21世紀に蘇る感染症への「罰則」という悪夢

 東京都議会で昨年11月、PCR検査を拒んだ者に5万円以下の過料、つまり制裁を科すという条例案が検討されたことがあった。ちなみに「過料」とは、刑事罰である「罰金」(こちらは「科料」という)ではなく、行政上の義務違反に対する制裁金(行政罰)である。

 この条例案では当初、新型コロナウイルスへの感染を知りながら外出自粛要請を無視し、感染を広めた者や、休業要請に従わず客から感染者を出した店舗などの事業者に対しても、罰則を適用する方針だったとされる。発案したのは、都議会最大会派で小池百合子・都知事与党の「都民ファーストの会」である。だが、他党からはまともに相手にされず、同議案は都議会に提出されることのないまま12月上旬、立ち消えになった。提案しても否決されるのが確実な情勢だったからだ。

 同じ頃、福岡県でも同様の罰則を定める条例案が検討されていた。県が行なう感染経路などの聞き取り調査に対し、感染者が応じるよう義務づけるものだ。調査を拒否したり嘘をついたりしたら5万円以下の過料を科すとした。だが、患者のプライバシー侵害や、患者がPCR検査を受けなくなる恐れなどを懸念する声が上がり、こちらの条例案も見送られていた。

 その背景にあるのは、感染症であるハンセン病の患者に対する強制隔離&収容や人権侵害が国によって行なわれ、患者やその家族に対する国を挙げての差別が公然とまかり通っていたことへの反省の念であり、罰則の導入が新型コロナウイルスの蔓延を防ぐ上でかえって逆効果になりかねないという危惧であった。つまり、新型コロナウイルス感染症への「罰則」導入は禁じ手である――との風潮が支配的だったのだ。昨年の12月までは。

 それがここにきて、風向きが大きく変わり始めている。またしても国が率先して、感染症に関する「罰則」を導入するのだという。

違反者を“晒しもの”にする制裁

 諸外国を見てみると、NHKによれば韓国では昨年12月より、会食での人数制限(5人まで)などに違反した飲食店に対し、最大300万ウォン(約28万円)、客は最大10万ウォン(約9000円)の過料が科されており、1月上旬は1日当たりの新規感染者数が1000人を超えていたのが、同月中旬になってからは1日当たり500人前後に半減したのだという。
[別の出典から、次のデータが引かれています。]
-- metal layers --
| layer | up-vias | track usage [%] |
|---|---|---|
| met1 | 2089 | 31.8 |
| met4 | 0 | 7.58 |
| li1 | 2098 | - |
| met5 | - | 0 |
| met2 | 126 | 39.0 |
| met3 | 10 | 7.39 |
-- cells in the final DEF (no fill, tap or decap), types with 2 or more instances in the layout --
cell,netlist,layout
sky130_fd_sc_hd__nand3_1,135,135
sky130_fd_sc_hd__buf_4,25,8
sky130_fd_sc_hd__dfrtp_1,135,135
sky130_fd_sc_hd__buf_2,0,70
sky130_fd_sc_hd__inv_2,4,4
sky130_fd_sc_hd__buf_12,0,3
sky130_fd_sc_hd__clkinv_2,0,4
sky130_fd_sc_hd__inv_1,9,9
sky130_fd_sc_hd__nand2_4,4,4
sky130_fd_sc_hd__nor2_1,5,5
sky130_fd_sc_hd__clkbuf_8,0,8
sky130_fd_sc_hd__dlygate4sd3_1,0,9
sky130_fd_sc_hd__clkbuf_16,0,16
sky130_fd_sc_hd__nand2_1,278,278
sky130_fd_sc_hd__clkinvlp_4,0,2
 一方、早くからロックダウン等の罰金付きの強力な罰則を導入している欧米各国では、目覚ましい効果が上がっているとの報告はなく、今の頼みはワクチンの集団接種による抑え込みしか見当たらないのが現状だ。

 果たして日本で罰則を導入した場合、どちらの道を歩むことになるのか。現在、政府で検討されている罰則は、次に挙げる4種類からなるものだ。

【罰則その1】

 新型コロナウイルス対策の特別措置法を改正し、緊急事態宣言が出ている都道府県の知事が出す休業命令や、営業時間短縮(時短)命令に応じなかった事業者に対し、50万円以下の過料を科すとともに、店舗名を晒す。また、特措法改正で新設される予定の、緊急事態宣言発令前の「蔓延防止等重点措置」期間に、知事の命令に従わなかった事業者に対しても、30万円以下の過料を科す。立ち入り検査を拒否した場合も、20万円以下の過料を科す。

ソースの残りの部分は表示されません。